(EXERCISE DETAILS)
Set every line of the listing down again, keeping it identical.
Start of Block
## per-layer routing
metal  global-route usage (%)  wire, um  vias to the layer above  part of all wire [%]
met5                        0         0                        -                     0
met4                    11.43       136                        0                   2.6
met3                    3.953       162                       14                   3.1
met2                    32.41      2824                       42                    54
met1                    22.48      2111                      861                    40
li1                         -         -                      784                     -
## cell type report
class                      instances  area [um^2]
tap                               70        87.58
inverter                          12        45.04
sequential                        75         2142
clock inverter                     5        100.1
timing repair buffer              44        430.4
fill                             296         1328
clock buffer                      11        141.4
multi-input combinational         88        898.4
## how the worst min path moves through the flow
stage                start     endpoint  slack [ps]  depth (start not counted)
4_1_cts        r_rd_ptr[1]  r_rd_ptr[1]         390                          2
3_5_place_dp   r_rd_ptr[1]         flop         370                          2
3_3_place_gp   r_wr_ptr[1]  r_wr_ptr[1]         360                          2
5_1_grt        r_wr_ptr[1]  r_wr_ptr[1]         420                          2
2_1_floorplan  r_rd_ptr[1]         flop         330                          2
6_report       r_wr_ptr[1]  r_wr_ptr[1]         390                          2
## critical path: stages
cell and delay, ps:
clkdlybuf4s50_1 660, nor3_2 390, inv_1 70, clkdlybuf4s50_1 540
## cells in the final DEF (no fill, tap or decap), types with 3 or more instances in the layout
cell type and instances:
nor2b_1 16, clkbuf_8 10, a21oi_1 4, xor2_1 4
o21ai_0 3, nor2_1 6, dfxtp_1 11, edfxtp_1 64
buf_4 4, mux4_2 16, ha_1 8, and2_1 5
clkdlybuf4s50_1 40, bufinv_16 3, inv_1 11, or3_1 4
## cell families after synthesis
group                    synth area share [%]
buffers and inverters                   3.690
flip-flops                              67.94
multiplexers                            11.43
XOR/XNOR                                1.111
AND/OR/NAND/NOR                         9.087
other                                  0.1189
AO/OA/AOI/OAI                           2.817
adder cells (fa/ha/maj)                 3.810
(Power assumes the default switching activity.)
**src/rtl/mux_rr_arbiter.sv**
```systemverilog
// mux_rr_arbiter
//   Round-robin arbiter that shares one WIDTH:1 bit-select datapath among
//   WIDTH requesters. The arbiter registers a one-hot grant and the owner
//   index s, so y = i[s] while a grant is active. Each ownership is capped at
//   MAX_BEATS consecutive cycles. When the cap is reached the owner is
//   force-released, and tout pulses for one cycle.
//
//   Optional macro MUX_ARB_FIXED_PRIO_EN: when it is defined, the winner is
//   always the lowest-index requester. The last-owner pointer is still kept
//   up to date. When it is undefined, the search starts at last+1 and wraps.
//
// Ports
//   clk    : clock, rising edge
//   rst_n  : asynchronous active-low reset
//   req    : request vector, bit k = requester k wants the line
//   i      : data bits, bit k belongs to requester k
//   s      : registered select (index of current owner)
//   gnt    : registered one-hot grant, zero when idle
//   valid  : registered, 1 while a grant is active
//   y      : combinational i[s] when valid, else 0
//   tout   : registered one-cycle pulse on a forced release
module mux_rr_arbiter #(
  parameter int WIDTH     = 4,
  parameter int MAX_BEATS = 4
) (
  input  logic                     clk,
  input  logic                     rst_n,
  input  logic [WIDTH-1:0]         req,
  input  logic [WIDTH-1:0]         i,
  output logic [$clog2(WIDTH)-1:0] s,
  output logic [WIDTH-1:0]         gnt,
  output logic                     valid,
  output logic                     y,
  output logic                     tout
);

  localparam int          SW = $clog2(WIDTH);
  localparam int          CW = $clog2(MAX_BEATS + 1);
  localparam int unsigned N  = WIDTH;
  localparam logic [CW-1:0] CNT_MAX  = CW'(MAX_BEATS);
  localparam logic [CW-1:0] CNT_ONE  = CW'(1);
  localparam logic [SW-1:0] LAST_RST = SW'(WIDTH - 1);

  typedef enum logic {IDLE, GRANT} state_t;

  state_t          state;
  logic [CW-1:0]   cnt;
  logic [SW-1:0]   last;

  logic [SW-1:0]   win;
  logic [WIDTH-1:0] win_oh;
  logic            any_req;
  logic            owner_req;
  logic            at_max;
  logic            rel;
  logic            forced;

  assign any_req   = |req;
  assign owner_req = req[s];
  assign at_max    = (cnt == CNT_MAX);
  // Dropping the request in the same cycle as the cap counts as voluntary.
  assign rel       = !owner_req || at_max;
  assign forced    = owner_req && at_max;

  // Winner search.
  // Round-robin: scan offsets 1..WIDTH from last. Offset WIDTH lands back on
  // last, so a sole requester that was forced out is granted again.
  always_comb begin
    logic        found;
    int unsigned idx;
    win    = '0;
    win_oh = '0;
    found  = 1'b0;
    idx    = 0;
`ifdef MUX_ARB_FIXED_PRIO_EN
    for (int unsigned k = 0; k < N; k++) begin
      if (!found && req[SW'(k)]) begin
        found = 1'b1;
        win   = SW'(k);
      end
    end
`else
    for (int unsigned off = 1; off <= N; off++) begin
      idx = 32'(last) + off;
      if (idx >= N) idx = idx - N;
      if (!found && req[SW'(idx)]) begin
        found = 1'b1;
        win   = SW'(idx);
      end
    end
`endif
    win_oh[win] = 1'b1;
  end

  always_ff @(posedge clk or negedge rst_n) begin
    if (!rst_n) begin
      state <= IDLE;
      s     <= '0;
      gnt   <= '0;
      valid <= 1'b0;
      tout  <= 1'b0;
      cnt   <= '0;
      last  <= LAST_RST;
    end else begin
      case (state)
        IDLE: begin
          tout <= 1'b0;
          if (any_req) begin
            state <= GRANT;
            s     <= win;
            gnt   <= win_oh;
            valid <= 1'b1;
            cnt   <= CNT_ONE;
            last  <= win;
          end
        end
        GRANT: begin
          if (rel) begin
            tout <= forced;
            if (any_req) begin
              // Handover with no bubble: valid stays high.
              s    <= win;
              gnt  <= win_oh;
              cnt  <= CNT_ONE;
              last <= win;
            end else begin
              state <= IDLE;
              gnt   <= '0;
              valid <= 1'b0;
            end
          end else begin
            tout <= 1'b0;
            cnt  <= cnt + CNT_ONE;
          end
        end
        default: state <= IDLE;
      endcase
    end
  end

  assign y = valid & i[s];

endmodule

```
==> config.mk <==
export PLATFORM = sky130hd
export DESIGN_NAME = player_health_manager
export DESIGN_NICKNAME = d
export VERILOG_FILES = /design/src/rtl/player_health_manager.sv
export SDC_FILE = /design/constraint.sdc
export NUM_CORES = 1
export LEC_CHECK = 0
export CORE_AREA = 5 5 115 117
export CTS_CLUSTER_DIAMETER = 150
export DETAILED_ROUTE_END_ITERATION = 8
export DIE_AREA = 0 0 120 122
export GPL_ROUTABILITY_DRIVEN = 1
export GPL_TIMING_DRIVEN = 0
export PLACE_DENSITY_LB_ADDON = 0.05
export RECOVER_POWER = 25
export SETUP_SLACK_MARGIN = 0.4
export SKIP_CTS_REPAIR_TIMING = 1
export SYNTH_ARGS = -nofsm -noshare
export SYNTH_HDL_FRONTEND = slang
export SYNTH_SLANG_ARGS = --single-unit
==> constraint.sdc <==
create_clock -name clk -period 7.5 [get_ports clk]
set_input_delay 1.125 -clock clk [delete_from_list [all_inputs] [get_ports clk]]
set_output_delay 1.125 -clock clk [all_outputs]
set_load 0.01 [all_outputs]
End of Block
(TASK ANSWER)
## per-layer routing
metal  global-route usage (%)  wire, um  vias to the layer above  part of all wire [%]
met5                        0         0                        -                     0
met4                    11.43       136                        0                   2.6
met3                    3.953       162                       14                   3.1
met2                    32.41      2824                       42                    54
met1                    22.48      2111                      861                    40
li1                         -         -                      784                     -
## cell type report
class                      instances  area [um^2]
tap                               70        87.58
inverter                          12        45.04
sequential                        75         2142
clock inverter                     5        100.1
timing repair buffer              44        430.4
fill                             296         1328
clock buffer                      11        141.4
multi-input combinational         88        898.4
## how the worst min path moves through the flow
stage                start     endpoint  slack [ps]  depth (start not counted)
4_1_cts        r_rd_ptr[1]  r_rd_ptr[1]         390                          2
3_5_place_dp   r_rd_ptr[1]         flop         370                          2
3_3_place_gp   r_wr_ptr[1]  r_wr_ptr[1]         360                          2
5_1_grt        r_wr_ptr[1]  r_wr_ptr[1]         420                          2
2_1_floorplan  r_rd_ptr[1]         flop         330                          2
6_report       r_wr_ptr[1]  r_wr_ptr[1]         390                          2
## critical path: stages
cell and delay, ps:
clkdlybuf4s50_1 660, nor3_2 390, inv_1 70, clkdlybuf4s50_1 540
## cells in the final DEF (no fill, tap or decap), types with 3 or more instances in the layout
cell type and instances:
nor2b_1 16, clkbuf_8 10, a21oi_1 4, xor2_1 4
o21ai_0 3, nor2_1 6, dfxtp_1 11, edfxtp_1 64
buf_4 4, mux4_2 16, ha_1 8, and2_1 5
clkdlybuf4s50_1 40, bufinv_16 3, inv_1 11, or3_1 4
## cell families after synthesis
group                    synth area share [%]
buffers and inverters                   3.690
flip-flops                              67.94
multiplexers                            11.43
XOR/XNOR                                1.111
AND/OR/NAND/NOR                         9.087
other                                  0.1189
AO/OA/AOI/OAI                           2.817
adder cells (fa/ha/maj)                 3.810
(Power assumes the default switching activity.)
**src/rtl/mux_rr_arbiter.sv**
```systemverilog
// mux_rr_arbiter
//   Round-robin arbiter that shares one WIDTH:1 bit-select datapath among
//   WIDTH requesters. The arbiter registers a one-hot grant and the owner
//   index s, so y = i[s] while a grant is active. Each ownership is capped at
//   MAX_BEATS consecutive cycles. When the cap is reached the owner is
//   force-released, and tout pulses for one cycle.
//
//   Optional macro MUX_ARB_FIXED_PRIO_EN: when it is defined, the winner is
//   always the lowest-index requester. The last-owner pointer is still kept
//   up to date. When it is undefined, the search starts at last+1 and wraps.
//
// Ports
//   clk    : clock, rising edge
//   rst_n  : asynchronous active-low reset
//   req    : request vector, bit k = requester k wants the line
//   i      : data bits, bit k belongs to requester k
//   s      : registered select (index of current owner)
//   gnt    : registered one-hot grant, zero when idle
//   valid  : registered, 1 while a grant is active
//   y      : combinational i[s] when valid, else 0
//   tout   : registered one-cycle pulse on a forced release
module mux_rr_arbiter #(
  parameter int WIDTH     = 4,
  parameter int MAX_BEATS = 4
) (
  input  logic                     clk,
  input  logic                     rst_n,
  input  logic [WIDTH-1:0]         req,
  input  logic [WIDTH-1:0]         i,
  output logic [$clog2(WIDTH)-1:0] s,
  output logic [WIDTH-1:0]         gnt,
  output logic                     valid,
  output logic                     y,
  output logic                     tout
);

  localparam int          SW = $clog2(WIDTH);
  localparam int          CW = $clog2(MAX_BEATS + 1);
  localparam int unsigned N  = WIDTH;
  localparam logic [CW-1:0] CNT_MAX  = CW'(MAX_BEATS);
  localparam logic [CW-1:0] CNT_ONE  = CW'(1);
  localparam logic [SW-1:0] LAST_RST = SW'(WIDTH - 1);

  typedef enum logic {IDLE, GRANT} state_t;

  state_t          state;
  logic [CW-1:0]   cnt;
  logic [SW-1:0]   last;

  logic [SW-1:0]   win;
  logic [WIDTH-1:0] win_oh;
  logic            any_req;
  logic            owner_req;
  logic            at_max;
  logic            rel;
  logic            forced;

  assign any_req   = |req;
  assign owner_req = req[s];
  assign at_max    = (cnt == CNT_MAX);
  // Dropping the request in the same cycle as the cap counts as voluntary.
  assign rel       = !owner_req || at_max;
  assign forced    = owner_req && at_max;

  // Winner search.
  // Round-robin: scan offsets 1..WIDTH from last. Offset WIDTH lands back on
  // last, so a sole requester that was forced out is granted again.
  always_comb begin
    logic        found;
    int unsigned idx;
    win    = '0;
    win_oh = '0;
    found  = 1'b0;
    idx    = 0;
`ifdef MUX_ARB_FIXED_PRIO_EN
    for (int unsigned k = 0; k < N; k++) begin
      if (!found && req[SW'(k)]) begin
        found = 1'b1;
        win   = SW'(k);
      end
    end
`else
    for (int unsigned off = 1; off <= N; off++) begin
      idx = 32'(last) + off;
      if (idx >= N) idx = idx - N;
      if (!found && req[SW'(idx)]) begin
        found = 1'b1;
        win   = SW'(idx);
      end
    end
`endif
    win_oh[win] = 1'b1;
  end

  always_ff @(posedge clk or negedge rst_n) begin
    if (!rst_n) begin
      state <= IDLE;
      s     <= '0;
      gnt   <= '0;
      valid <= 1'b0;
      tout  <= 1'b0;
      cnt   <= '0;
      last  <= LAST_RST;
    end else begin
      case (state)
        IDLE: begin
          tout <= 1'b0;
          if (any_req) begin
            state <= GRANT;
            s     <= win;
            gnt   <= win_oh;
            valid <= 1'b1;
            cnt   <= CNT_ONE;
            last  <= win;
          end
        end
        GRANT: begin
          if (rel) begin
            tout <= forced;
            if (any_req) begin
              // Handover with no bubble: valid stays high.
              s    <= win;
              gnt  <= win_oh;
              cnt  <= CNT_ONE;
              last <= win;
            end else begin
              state <= IDLE;
              gnt   <= '0;
              valid <= 1'b0;
            end
          end else begin
            tout <= 1'b0;
            cnt  <= cnt + CNT_ONE;
          end
        end
        default: state <= IDLE;
      endcase
    end
  end

  assign y = valid & i[s];

endmodule

```
==> config.mk <==
export PLATFORM = sky130hd
export DESIGN_NAME = player_health_manager
export DESIGN_NICKNAME = d
export VERILOG_FILES = /design/src/rtl/player_health_manager.sv
export SDC_FILE = /design/constraint.sdc
export NUM_CORES = 1
export LEC_CHECK = 0
export CORE_AREA = 5 5 115 117
export CTS_CLUSTER_DIAMETER = 150
export DETAILED_ROUTE_END_ITERATION = 8
export DIE_AREA = 0 0 120 122
export GPL_ROUTABILITY_DRIVEN = 1
export GPL_TIMING_DRIVEN = 0
export PLACE_DENSITY_LB_ADDON = 0.05
export RECOVER_POWER = 25
export SETUP_SLACK_MARGIN = 0.4
export SKIP_CTS_REPAIR_TIMING = 1
export SYNTH_ARGS = -nofsm -noshare
export SYNTH_HDL_FRONTEND = slang
export SYNTH_SLANG_ARGS = --single-unit
==> constraint.sdc <==
create_clock -name clk -period 7.5 [get_ports clk]
set_input_delay 1.125 -clock clk [delete_from_list [all_inputs] [get_ports clk]]
set_output_delay 1.125 -clock clk [all_outputs]
set_load 0.01 [all_outputs]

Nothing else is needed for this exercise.